This beetle, as usual for Tritoma sensu stricto, eats gilled fungi of order Agaricales as larva and adults, with similar food preferences as T.erythrocephala and T.humeralis. Specifically, the ringless honey mushroom (Desarmillaria tabescens, formerly in Armillaria) of family Physalacriaceae, as well as the eastern jack-o'lantern mushroom Omphalotus illudens and Lentinula boryana, both of family Omphalotaceae, have been named as suitable food for both T.erythrocephala and T.atriventris larvae.
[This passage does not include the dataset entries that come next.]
Background: an optimization exercise with open tools, aiming at small area. Do not read the settings as production practice.
Function was checked by simulation only, so behaviour that the tests miss may differ from the original.
No activity file was given, so power comes from the tool's default toggle rates. The flow treats the clock pin as an ideal source, which a real chip does not have.

==> run a <==
==> flow/design.v <==
module data_memory_responder #(
  parameter int DEPTH       = 32,
  parameter int WAIT_STATES = 2
) (
  input  logic        CLK,
  input  logic        RESET_N,
  input  logic        MemRead_control,
  input  logic        MemWrite_control,
  input  logic [63:0] Address,
  input  logic [63:0] Write_data,
  output logic [63:0] Read_data,
  output logic        Mem_ready,
  output logic        Mem_busy,
  output logic        Mem_error
);
  localparam int NTAP = 12;
  function automatic int tap_pos(input int i);
    tap_pos = 8 * (i / 3) + ((i % 3 == 0) ? 0 : (i % 3 == 1) ? 2 : 5);
  endfunction
  logic [1:0]  state, state_nxt;
  logic [4:0]  rot, rot_nxt;
  logic [3:0]  since_rst;      
  logic [3:0]  since_nxt;
  logic        idle, accept, live_mis, live_ld, take_wdata;
  logic        cap_ld, cap_st, cap_mis, wr_pend, wr_pend_nxt;
  logic        ld_nxt, st_nxt, busy_nxt, hold, hold_nxt;
  logic [4:0]  cap_idx, idx_nxt, pos_nxt;
  logic [63:0] dbuf, dbuf_nxt;
  logic [63:0] ring [32];
  logic [7:0]  wr_fire, wr_fire_nxt, wr_keep;
  logic [NTAP-1:0] tap_reg, tap_reg_nxt, tap_live, tap_sel;
  logic        rd_commit, rd_hold, commit_nxt;
  assign live_mis = |Address[2:0];
  assign idle      = (state == 2'd0);
  assign accept    = idle && (MemRead_control ^ MemWrite_control);
  assign live_ld   = accept && MemRead_control && !live_mis;
  assign state_nxt = (!idle || accept) ? state + 2'd1 : state;
  assign rot_nxt   = rot + 5'd1;
  assign idx_nxt   = idle ? Address[7:3] : cap_idx;
  assign since_nxt = {since_rst[2:0], 1'b1};
  always_ff @(posedge CLK or negedge RESET_N) begin
    if (!RESET_N) begin
      state     <= 2'd0;
      rot       <= 5'd0;
      since_rst <= 4'd0;
    end else begin
      state     <= state_nxt;
      rot       <= rot_nxt;
      since_rst <= since_nxt;
    end
  end
  always_ff @(posedge CLK) begin
    if (idle) begin
      cap_idx <= Address[7:3];
      cap_ld  <= MemRead_control && !live_mis;
      cap_st  <= MemWrite_control && !live_mis;
      cap_mis <= live_mis;
    end
  end
  assign pos_nxt = idx_nxt + rot_nxt;
  always_comb begin
    wr_pend_nxt = accept ? (MemWrite_control && !live_mis) : (wr_pend && !(|wr_fire));
    for (int p = 0; p < 8; p++)
      wr_fire_nxt[p] = wr_pend_nxt && (pos_nxt == 5'(4*p + 31));
  end
  always_ff @(posedge CLK or negedge RESET_N) begin
    if (!RESET_N) begin
      wr_pend <= 1'b0;
      wr_fire <= '0;
    end else begin
      wr_pend <= wr_pend_nxt;
      wr_fire <= wr_fire_nxt;
    end
  end
  assign wr_keep = ~wr_fire & {8{since_rst[3]}};
  always_ff @(posedge CLK) begin
    for (int q = 0; q < 32; q++) begin
      if (q % 4 == 0)
        ring[q] <= ({64{wr_fire[q/4]}} & dbuf) | ({64{wr_keep[q/4]}} & ring[(q+31)%32]);
      else
        ring[q] <= ring[q-1];
    end
  end
  assign ld_nxt   = (state_nxt != 2'd0) && (idle ? (MemRead_control && !live_mis) : cap_ld);
  assign st_nxt   = (state_nxt != 2'd0) && (idle ? (MemWrite_control && !live_mis) : cap_st);
  assign busy_nxt = (state_nxt != 2'd0);
  always_comb begin
    for (int i = 0; i < NTAP; i++) begin
      if (tap_pos(i) % 8 == 2)
        tap_live[i] = live_ld && (Address[5:3] == tgt2[2:0])
                      && (2'(Address[7:6] - tgt2[4:3]) == 2'(tap_pos(i) / 8)) && since_rst[tap_pos(i) % 4];
      else if (tap_pos(i) % 8 == 5)
        tap_live[i] = live_ld && (Address[5:3] == tgt5[2:0])
                      && (2'(Address[7:6] - tgt5[4:3]) == 2'(tap_pos(i) / 8)) && since_rst[tap_pos(i) % 4];
      else
        tap_live[i] = 1'b0;
      tap_reg_nxt[i] = ld_nxt && (state_nxt != 2'd3) && (pos_nxt == 5'(tap_pos(i)))
                       && since_nxt[tap_pos(i) % 4];
    end
    hold_nxt = busy_nxt && (st_nxt || (ld_nxt && !(|tap_reg_nxt)));
  end
  assign tap_sel    = tap_reg | tap_live;
  logic [4:0] tgt2, tgt5;
  assign tgt2 = 5'd2 - rot;
  assign tgt5 = 5'd5 - rot;
  assign take_wdata = idle && !MemRead_control;
  always_comb begin
    dbuf_nxt = ({64{take_wdata}} & Write_data) | ({64{hold}} & dbuf);
    for (int i = 0; i < NTAP; i++)
      dbuf_nxt = dbuf_nxt | ({64{tap_sel[i]}} & ring[tap_pos(i)]);
  end
  always_ff @(posedge CLK or negedge RESET_N) begin
    if (!RESET_N) begin
      tap_reg <= '0;
      hold    <= 1'b0;
    end else begin
      tap_reg <= tap_reg_nxt;
      hold    <= hold_nxt;
    end
  end
  always_ff @(posedge CLK) dbuf <= dbuf_nxt;
  assign commit_nxt = (state_nxt == 2'd2) && cap_ld;
  always_ff @(posedge CLK or negedge RESET_N) begin
    if (!RESET_N) begin
      rd_commit <= 1'b0;
      rd_hold   <= 1'b1;
    end else begin
      rd_commit <= commit_nxt;
      rd_hold   <= !commit_nxt;
    end
  end
  always_ff @(posedge CLK or negedge RESET_N) begin
    if (!RESET_N) Read_data <= '0;
    else Read_data <= ({64{rd_commit}} & dbuf_nxt) | ({64{rd_hold}} & Read_data);
  end
  assign Mem_busy  = !idle;
  assign Mem_ready = (state == 2'd3);
  assign Mem_error = Mem_ready && cap_mis;
endmodule
==> flow/flow/run.sh <==
#!/bin/bash
# Standard synthesis with an area-oriented ABC script, then the standard layout with plain
# buf_1 port buffers and a clock tree of our own settings.
set -euo pipefail
export FLOW_WORK="$PWD"
export MY_ABC_SCRIPT="$PWD/flow/abc_area.script"
SYN="SYNTH_SCRIPT=$PWD/flow/synth.tcl"
bash standard.sh synth "$SYN" > synth.log 2>&1
bash standard.sh finish "$SYN" \
  BUFFER_PORTS_ARGS="-buffer_cell sky130_fd_sc_hd__buf_1" \
  CTS_ARGS="-sink_clustering_enable -repair_clock_nets -dont_use_dummy_load -buf_list sky130_fd_sc_hd__clkbuf_16 -sink_clustering_size 35 -sink_clustering_max_diameter 60" \
  > layout.log 2>&1
==> flow/flow/abc_area.script <==
&get -n
&st
&dch
&nf -a -R 1000
&st
&dch
&nf -a -R 1000
&put
==> flow/flow/synth.tcl <==
# The standard synthesis (synth_recipe.tcl, in the work folder), with one change: the
# combinational logic is mapped by ABC with an area-oriented script (abc_area.script here)
# in place of ORFS's speed script. Registers are mapped before ABC and are unchanged.
proc abc {args} {
  set i [lsearch -exact $args -script]
  if {$i >= 0} {
    set args [lreplace $args [expr {$i + 1}] [expr {$i + 1}] $::env(MY_ABC_SCRIPT)]
  }
  puts "abc script: [lindex $args [expr {$i + 1}]]"
  yosys abc {*}$args
}
source $::env(FLOW_WORK)/synth_recipe.tcl
==> flow/standard.sh <==
#!/bin/bash
# synth_recipe.tcl (not shown) runs the flow's synth.tcl, then flattens the netlist and writes it again
# the make line also repeats each setting of config.mk as NAME=value (left out here)
make -C /OpenROAD-flow-scripts/flow DESIGN_CONFIG=/design/flow/config.mk WORK_HOME=/design/flow/orfs CLKGATE_MAP_FILE= SYNTH_SCRIPT=/design/flow/synth_recipe.tcl "${@:-finish}"
==> flow/config.mk <==
export PLATFORM = sky130hd
export DESIGN_NAME = data_memory_responder
export DESIGN_NICKNAME = data_memory_responder
export VERILOG_FILES = /design/flow/design.v
export SDC_FILE = /design/flow/constraint.sdc
export NUM_CORES = 4
export LEC_CHECK = 0
export CAP_MARGIN = 0
export CORE_MARGIN = 2
export CORE_UTILIZATION = 75
export PLACE_DENSITY = 0.82
export SLEW_MARGIN = 0
==> flow/constraint.sdc <==
create_clock -name core_clock -period 5.0 [get_ports {CLK}]
set_input_delay 1.0000 -clock core_clock [delete_from_list [all_inputs] [get_ports {CLK}]]
set_output_delay 1.0000 -clock core_clock [all_outputs]
set_load 0.01 [all_outputs]
==> inputs of run b, as changes to run a <==
==> flow/design.v (replaced) <==
module data_memory_responder #(
  parameter int DEPTH       = 32,
  parameter int WAIT_STATES = 2
) (
  input  logic        CLK,
  input  logic        RESET_N,
  input  logic        MemRead_control,
  input  logic        MemWrite_control,
  input  logic [63:0] Address,
  input  logic [63:0] Write_data,
  output logic [63:0] Read_data,
  output logic        Mem_ready,
  output logic        Mem_busy,
  output logic        Mem_error
);
  localparam int AW = $clog2(DEPTH);
  logic [1:0]    state;
  logic          idle, accept, live_mis;
  logic          cap_ld, cap_mis;
  logic [AW-1:0] cap_idx, live_idx;
  logic [DEPTH-1:0] valid;
  logic [63:0]   mem [DEPTH];
  assign live_mis = |Address[2:0];
  assign live_idx = Address[AW+2:3];
  assign idle     = (state == 2'd0);
  assign accept   = idle && (MemRead_control ^ MemWrite_control);
  always_ff @(posedge CLK or negedge RESET_N) begin
    if (!RESET_N) state <= 2'd0;
    else if (!idle || accept) state <= state + 2'd1;
  end
  always_ff @(posedge CLK) begin
    if (idle) begin
      cap_idx <= live_idx;
      cap_ld  <= MemRead_control && !live_mis;
      cap_mis <= live_mis;
    end
  end
  always_ff @(posedge CLK or negedge RESET_N) begin
    if (!RESET_N) valid <= '0;
    else if (accept && MemWrite_control && !live_mis) valid[live_idx] <= 1'b1;
  end
  always_ff @(posedge CLK) begin
    if (accept && MemWrite_control && !live_mis) mem[live_idx] <= Write_data;
  end
  always_ff @(posedge CLK or negedge RESET_N) begin
    if (!RESET_N) Read_data <= '0;
    else if (state == 2'd2 && cap_ld) Read_data <= valid[cap_idx] ? mem[cap_idx] : 64'd0;
  end
  assign Mem_busy  = !idle;
  assign Mem_ready = (state == 2'd3);
  assign Mem_error = Mem_ready && cap_mis;
endmodule
==> flow/run.sh (new file) <==
#!/bin/bash
# synth_recipe.tcl (not shown) runs the flow's synth.tcl, then flattens the netlist and writes it again
# the make line also repeats each setting of config.mk as NAME=value (left out here)
make -C /OpenROAD-flow-scripts/flow DESIGN_CONFIG=/design/flow/config.mk WORK_HOME=/design/flow/orfs CLKGATE_MAP_FILE= SYNTH_SCRIPT=/design/flow/synth_recipe.tcl finish
CAP_MARGIN = 20   (was 0)
CORE_UTILIZATION = 30   (was 75)
PLACE_DENSITY = not set   (was 0.82)
SLEW_MARGIN = 20   (was 0)
removed: flow/flow/run.sh
removed: flow/flow/abc_area.script
removed: flow/flow/synth.tcl
removed: flow/standard.sh
==> impl_metrics.py <==
metrics = {
    "timing": {
        "postLayoutSetupSlackWorst_ps": 1184,
    },
    "power": {
        "portion_of_total_power_attributed_to_sequential_cells_pct": 42.5,
    },
    "status": {
        "run_status": "finished clean",
    },
    "synth": {
        "post_synthesis_instance_total": 3699,
    },
    "global_routing": {
        "grt_first_pass_wirelength_um": 298100,
    },
    "layout": {
        "largest-register": "mem",
        "final_cell_mix": "edfxtp_1, mux4_2, mux2i_1",
    },
    "worst_setup_path": {
        "worst_r2r_path_depth": 7,
    },
    "routing": {
        "drt_pass1_iterations": 5,
    },
    "clocking": {
        "numClockSinks": 2158,
    },
}
-- figures above: run b

==> impl_metrics.py <==
metrics = {
    "layout": {
        "largest-register": "ring",
        "final_cell_mix": "dfxtp_1, a22o_1, a222oi_1",
        "largest_reg_flops": 2048,
    },
    "routing": {
        "drt_pass1_iterations": 9,
    },
    "global_routing": {
        "grt_first_pass_wirelength_um": 210700,
    },
    "status": {
        "run_status": "finished clean",
    },
    "timing": {
        "worst_clock_skew_ps": 61.45,
    },
}
-- figures above: run a

==> separate check: timing with driven ports <==
Ports are ideal in the flow. The routed layouts listed here were re-timed in OpenROAD. Step 1: set_driving_cell puts a clkbuf_16 on CLK and a buf_2 on each other input, an assumption about the parent block. Step 2 also shifts input and output timing later by t, the mid clock arrival at the registers, as if the neighbouring blocks saw the same clock. Three values: ideal, step 1, step 2; two values: the first two.
run	shift t [ns]	setup slack, ns	worst setup path at the end	slew at the worst register clock pin (ns)
run a	0.722	1.219 / 1.219 / 0.713	input to register	0.12 / 0.12
run b	0.918	1.184 / 1.184 / 0.778	input to register	0.07 / 0.07
After both steps setup and hold are still met in every run listed. The setup slack of run a, which loses most, moves by 0.000 ns with the drivers and by -0.506 ns with both steps.
Context: an optimization exercise on an open-source flow, tuned for small area and a short achievable clock period. The choices shown serve that exercise and are no tape-out recipe. RTL that was checked went through simulation tests only; none was proved equivalent to the original. Only the layout flow was run in runs 1 and 5 to 7; the RTL was not checked for function there. No activity file was given, so power comes from the tool's default toggle rates.

**flow/design.v**
```verilog
module dvp_frame_writer #(
    parameter int BURST_LEN    = 64,
    parameter int FIFO_DEPTH   = 256,
    parameter int FRAME_PIXELS = 307200,
    parameter int ADDR_W       = 20,
    parameter int BASE_ADDR    = 0
) (
    input  logic                        sclk,          
    input  logic                        rst,           
    input  logic                        frame_start,   
    input  logic                        pix_valid,     
    input  logic [15:0]                 pix_data,      
    output logic                        wr_req,        
    output logic [ADDR_W-1:0]           wr_addr,       
    input  logic                        wr_ack,        
    input  logic                        wr_data_rd,    
    output logic [15:0]                 wr_data,       
    output logic [$clog2(FIFO_DEPTH):0] fifo_level,    
    output logic                        overflow,      
    output logic                        frame_done     
);
    localparam int LW     = $clog2(FIFO_DEPTH) + 1;
    localparam int NBURST = FRAME_PIXELS / BURST_LEN;
    localparam int CW     = $clog2(FRAME_PIXELS + 1);
    localparam int BW     = $clog2(NBURST + 1);
    localparam int KW     = $clog2(BURST_LEN);
    localparam int SD     = FIFO_DEPTH - 2;            
    logic            idle_q, fill_q, req_q, xfer_q, done_q;
    logic            idle_d, fill_d, req_d, xfer_d, done_d;
    logic [LW-1:0]   level_q, level_d;
    logic [CW-1:0]   in_cnt_q, in_cnt_d;
    logic [BW-1:0]   burst_idx_q, burst_idx_d;
    logic [KW-1:0]   pop_cnt_q, pop_cnt_d;
    logic            pending_q, pending_d;
    logic            in_room_q, in_room_d;             
    logic            overflow_q, overflow_d;
    logic [15:0]     head_q, head_d;
    logic [15:0]     stg_q;                            
    logic            stg_v_q, stg_v_d;
    logic [15:0]     lo_q, lo_d, hi_q, hi_d;
    logic            s_empty, s_full, s_inc, s_dec;
    logic            shift;
    logic [15:0]     srl_q [SD];
    logic [15:0]     srl_rd;
    logic accepting, full, in_room, push, pop, last_pop, restart;
    logic to_head, stg_load, take_srl, take_stg, lvl0, lvl1, lvl_gt1;
    logic [15:0] grp [16];
    always_comb begin
        for (int a = 0; a < 16; a++) begin
            grp[a] = '0;
            for (int b = 0; b < 16; b++)
                if (16 * a + b - 1 >= 0 && 16 * a + b - 1 < SD)
                    grp[a] = grp[a] | ({16{lo_q[b]}} & srl_q[16 * a + b - 1]);
        end
        srl_rd = '0;
        for (int a = 0; a < 16; a++)
            srl_rd = srl_rd | ({16{hi_q[a]}} & grp[a]);
    end
    assign s_empty = lo_q[0] && hi_q[0];
    assign s_full  = lo_q[SD % 16] && hi_q[SD / 16];
    assign shift   = stg_v_q && !s_full;
    always_comb begin
        idle_d      = idle_q;
        fill_d      = fill_q;
        req_d       = req_q;
        xfer_d      = xfer_q;
        done_d      = 1'b0;
        in_cnt_d    = in_cnt_q;
        burst_idx_d = burst_idx_q;
        pop_cnt_d   = pop_cnt_q;
        pending_d   = pending_q;
        overflow_d  = overflow_q;
        head_d      = head_q;
        lo_d        = lo_q;
        hi_d        = hi_q;
        restart     = 1'b0;
        lvl0      = (level_q == '0);
        lvl1      = (level_q == LW'(1));
        lvl_gt1   = !lvl0 && !lvl1;
        accepting = (fill_q || req_q || xfer_q) && !pending_q;
        full      = (level_q == LW'(FIFO_DEPTH));
        in_room   = in_room_q;
        pop       = xfer_q && wr_data_rd && !lvl0;
        last_pop  = pop && (pop_cnt_q == KW'(BURST_LEN - 1));
        if ((idle_q || fill_q || done_q) && frame_start) restart = 1'b1;
        if (fill_q && !frame_start && level_q >= LW'(BURST_LEN)) begin
            fill_d = 1'b0;
            req_d  = 1'b1;
        end
        if ((req_q || xfer_q) && frame_start) pending_d = 1'b1;
        if (req_q && wr_ack) begin
            req_d  = 1'b0;
            xfer_d = 1'b1;
        end
        if (xfer_q && last_pop) begin
            xfer_d = 1'b0;
            if (pending_q || frame_start) restart = 1'b1;
            else if (burst_idx_q == BW'(NBURST - 1)) done_d = 1'b1;
            else fill_d = 1'b1;
        end
        if (done_q && !frame_start) idle_d = 1'b1;
        push = accepting && pix_valid && !full && in_room && !restart;
        if (accepting && pix_valid && full && in_room) overflow_d = 1'b1;
        in_room_d = in_room_q;
        if (push) begin
            in_cnt_d  = in_cnt_q + CW'(1);
            in_room_d = (in_cnt_q != CW'(FRAME_PIXELS - 1));
        end
        if (pop) pop_cnt_d = pop_cnt_q + KW'(1);
        if (last_pop) burst_idx_d = burst_idx_q + BW'(1);
        if (push && !pop) level_d = level_q + LW'(1);
        else if (pop && !push) level_d = level_q - LW'(1);
        else level_d = level_q;
        to_head  = push && (lvl0 || (pop && lvl1));
        stg_load = push && !to_head;
        take_srl = pop && lvl_gt1 && !s_empty;
        take_stg = pop && lvl_gt1 && s_empty;
        if (to_head) head_d = pix_data;
        else if (take_srl) head_d = srl_rd;
        else if (take_stg) head_d = stg_q;
        stg_v_d = stg_load || (stg_v_q && !shift);
        s_inc   = shift && !take_stg;
        s_dec   = take_srl;
        if (s_inc && !s_dec) begin
            lo_d = {lo_q[14:0], lo_q[15]};
            if (lo_q[15]) hi_d = {hi_q[14:0], hi_q[15]};
        end else if (s_dec && !s_inc) begin
            lo_d = {lo_q[0], lo_q[15:1]};
            if (lo_q[0]) hi_d = {hi_q[0], hi_q[15:1]};
        end
        if (restart) begin
            idle_d      = 1'b0;
            fill_d      = 1'b1;
            req_d       = 1'b0;
            xfer_d      = 1'b0;
            done_d      = 1'b0;
            level_d     = '0;
            in_cnt_d    = '0;
            in_room_d   = 1'b1;
            burst_idx_d = '0;
            pop_cnt_d   = '0;
            pending_d   = 1'b0;
            overflow_d  = 1'b0;
            stg_v_d     = 1'b0;
            lo_d        = 16'd1;
            hi_d        = 16'd1;
        end
    end
    always_ff @(posedge sclk) begin
        if (rst) begin
            idle_q      <= 1'b1;
            fill_q      <= 1'b0;
            req_q       <= 1'b0;
            xfer_q      <= 1'b0;
            done_q      <= 1'b0;
            level_q     <= '0;
            in_cnt_q    <= '0;
            in_room_q   <= 1'b1;
            burst_idx_q <= '0;
            pop_cnt_q   <= '0;
            pending_q   <= 1'b0;
            overflow_q  <= 1'b0;
            stg_v_q     <= 1'b0;
            lo_q        <= 16'd1;
            hi_q        <= 16'd1;
        end else begin
            idle_q      <= idle_d;
            fill_q      <= fill_d;
            req_q       <= req_d;
            xfer_q      <= xfer_d;
            done_q      <= done_d;
            level_q     <= level_d;
            in_cnt_q    <= in_cnt_d;
            in_room_q   <= in_room_d;
            burst_idx_q <= burst_idx_d;
            pop_cnt_q   <= pop_cnt_d;
            pending_q   <= pending_d;
            overflow_q  <= overflow_d;
            stg_v_q     <= stg_v_d;
            lo_q        <= lo_d;
            hi_q        <= hi_d;
        end
    end
    always_ff @(posedge sclk) begin
        head_q <= head_d;
        if (stg_load) stg_q <= pix_data;
        if (shift) begin
            srl_q[0] <= stg_q;
            for (int i = 1; i < SD; i++) srl_q[i] <= srl_q[i-1];
        end
    end
    assign wr_req     = req_q;
    assign wr_addr    = ADDR_W'(BASE_ADDR) + ADDR_W'(burst_idx_q * BURST_LEN);
    assign wr_data    = head_q;
    assign fifo_level = level_q;
    assign overflow   = overflow_q;
    assign frame_done = done_q;
endmodule
```
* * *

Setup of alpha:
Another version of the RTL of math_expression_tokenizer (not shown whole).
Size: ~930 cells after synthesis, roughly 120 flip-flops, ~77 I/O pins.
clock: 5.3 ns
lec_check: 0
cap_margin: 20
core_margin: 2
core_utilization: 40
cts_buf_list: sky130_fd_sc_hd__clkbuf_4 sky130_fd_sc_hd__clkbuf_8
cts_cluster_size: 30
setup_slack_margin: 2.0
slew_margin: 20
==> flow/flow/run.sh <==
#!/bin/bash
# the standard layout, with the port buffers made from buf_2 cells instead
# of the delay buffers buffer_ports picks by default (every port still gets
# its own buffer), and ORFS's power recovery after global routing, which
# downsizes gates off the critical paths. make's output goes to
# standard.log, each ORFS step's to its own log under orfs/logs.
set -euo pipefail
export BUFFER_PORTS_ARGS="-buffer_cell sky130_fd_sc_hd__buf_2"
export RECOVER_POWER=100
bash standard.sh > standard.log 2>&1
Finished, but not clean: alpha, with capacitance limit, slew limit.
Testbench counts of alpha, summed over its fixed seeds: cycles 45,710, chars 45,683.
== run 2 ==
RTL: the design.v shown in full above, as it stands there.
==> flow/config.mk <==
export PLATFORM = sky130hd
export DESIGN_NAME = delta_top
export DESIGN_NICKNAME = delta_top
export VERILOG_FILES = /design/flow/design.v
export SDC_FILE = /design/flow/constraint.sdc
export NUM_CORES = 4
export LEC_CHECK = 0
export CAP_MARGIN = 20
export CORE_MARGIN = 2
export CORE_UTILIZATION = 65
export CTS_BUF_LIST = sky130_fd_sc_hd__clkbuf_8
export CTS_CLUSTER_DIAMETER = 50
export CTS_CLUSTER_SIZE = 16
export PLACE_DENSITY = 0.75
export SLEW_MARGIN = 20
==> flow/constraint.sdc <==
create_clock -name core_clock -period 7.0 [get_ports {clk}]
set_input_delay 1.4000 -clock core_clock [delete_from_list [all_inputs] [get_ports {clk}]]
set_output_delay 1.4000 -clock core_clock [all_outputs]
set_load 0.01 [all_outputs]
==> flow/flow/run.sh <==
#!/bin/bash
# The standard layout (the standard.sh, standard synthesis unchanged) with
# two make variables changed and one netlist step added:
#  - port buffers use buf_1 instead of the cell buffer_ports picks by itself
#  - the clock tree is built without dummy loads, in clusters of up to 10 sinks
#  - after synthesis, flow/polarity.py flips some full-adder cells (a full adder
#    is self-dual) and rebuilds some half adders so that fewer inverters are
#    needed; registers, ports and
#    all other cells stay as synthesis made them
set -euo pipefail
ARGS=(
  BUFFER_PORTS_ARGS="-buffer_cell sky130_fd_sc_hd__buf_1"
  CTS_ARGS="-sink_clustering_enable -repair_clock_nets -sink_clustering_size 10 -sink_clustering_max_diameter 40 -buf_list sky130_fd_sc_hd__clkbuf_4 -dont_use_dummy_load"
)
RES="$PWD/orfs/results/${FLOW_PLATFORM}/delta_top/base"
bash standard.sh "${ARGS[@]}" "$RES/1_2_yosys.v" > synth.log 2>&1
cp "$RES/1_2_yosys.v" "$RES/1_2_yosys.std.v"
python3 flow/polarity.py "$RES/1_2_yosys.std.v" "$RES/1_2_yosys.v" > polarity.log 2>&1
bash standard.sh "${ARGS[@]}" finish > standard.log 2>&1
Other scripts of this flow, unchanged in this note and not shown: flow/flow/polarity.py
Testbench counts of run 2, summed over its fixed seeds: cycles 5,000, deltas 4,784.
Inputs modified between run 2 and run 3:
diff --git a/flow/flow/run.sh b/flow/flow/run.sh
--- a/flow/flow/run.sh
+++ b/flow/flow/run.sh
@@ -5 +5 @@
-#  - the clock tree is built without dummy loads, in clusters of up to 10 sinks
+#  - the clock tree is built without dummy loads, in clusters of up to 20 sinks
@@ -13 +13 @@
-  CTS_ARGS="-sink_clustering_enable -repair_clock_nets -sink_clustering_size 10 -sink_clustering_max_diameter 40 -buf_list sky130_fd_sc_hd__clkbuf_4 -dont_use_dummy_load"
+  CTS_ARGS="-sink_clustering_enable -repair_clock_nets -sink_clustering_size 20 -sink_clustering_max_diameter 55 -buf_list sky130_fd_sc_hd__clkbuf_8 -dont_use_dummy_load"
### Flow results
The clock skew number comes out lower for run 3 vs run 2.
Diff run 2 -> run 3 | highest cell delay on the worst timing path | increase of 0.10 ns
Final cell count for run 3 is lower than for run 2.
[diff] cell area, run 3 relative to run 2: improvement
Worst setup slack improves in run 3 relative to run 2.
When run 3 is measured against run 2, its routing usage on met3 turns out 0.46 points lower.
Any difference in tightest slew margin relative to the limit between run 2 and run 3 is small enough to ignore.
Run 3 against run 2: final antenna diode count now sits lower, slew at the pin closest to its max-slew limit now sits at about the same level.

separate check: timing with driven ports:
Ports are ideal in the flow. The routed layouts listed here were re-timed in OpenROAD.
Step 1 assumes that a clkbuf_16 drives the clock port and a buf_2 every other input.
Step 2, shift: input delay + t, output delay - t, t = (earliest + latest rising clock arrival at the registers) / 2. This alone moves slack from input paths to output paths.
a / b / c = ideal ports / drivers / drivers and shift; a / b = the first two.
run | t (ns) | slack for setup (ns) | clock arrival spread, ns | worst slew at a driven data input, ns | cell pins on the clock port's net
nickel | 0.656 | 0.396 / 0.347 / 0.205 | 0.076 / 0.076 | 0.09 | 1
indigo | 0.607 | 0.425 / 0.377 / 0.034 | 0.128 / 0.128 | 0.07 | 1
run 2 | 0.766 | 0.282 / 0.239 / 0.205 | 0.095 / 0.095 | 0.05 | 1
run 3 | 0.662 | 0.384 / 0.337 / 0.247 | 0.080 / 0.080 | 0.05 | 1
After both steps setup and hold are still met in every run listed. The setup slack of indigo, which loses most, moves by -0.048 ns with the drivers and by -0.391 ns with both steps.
Larval food species shared with T.humeralis are, for example, members of genus Pluteus (family Pluteaceae) - possibly the deer mushroom P.cervinus -, and the spring polypore Lentinus arcularius of family Polyporaceae in the order Polyporales.

Adults have also been found in considerable numbers on the club-footed clitocybe (Ampulloclitocybe clavipes) of family Hygrophoraceae. A few records of adult T.atriventris also exist for an unspecified Amanita (family Amanitaceae), the honey fungus Armillaria mellea (or possibly a related species formerly included there), and the rooting shank Hymenopellis radicata of the Physalacriaceae. More unusually, there also exist a few records of adult T.humeralis from Polyporales, namely the giant polypore Meripilus giganteus of family Meripilaceae and the hexagonal-pored polypore Neofavolus alveolaris (or N.americanus if this is considered a separate species) of family Polyporaceae. None of those occasional records, however, necessarily imply that the beetles were actually feeding on those fungus species rather than simply sheltering there, or that the fungus in question was correctly identified.

One adult was collected from a supposed "Carduus" (an introduced species, or a similar thistle from another genus) at Denton, Texas, on a May 23. This is one of the few records of a pleasing fungus beetle associating with a flower.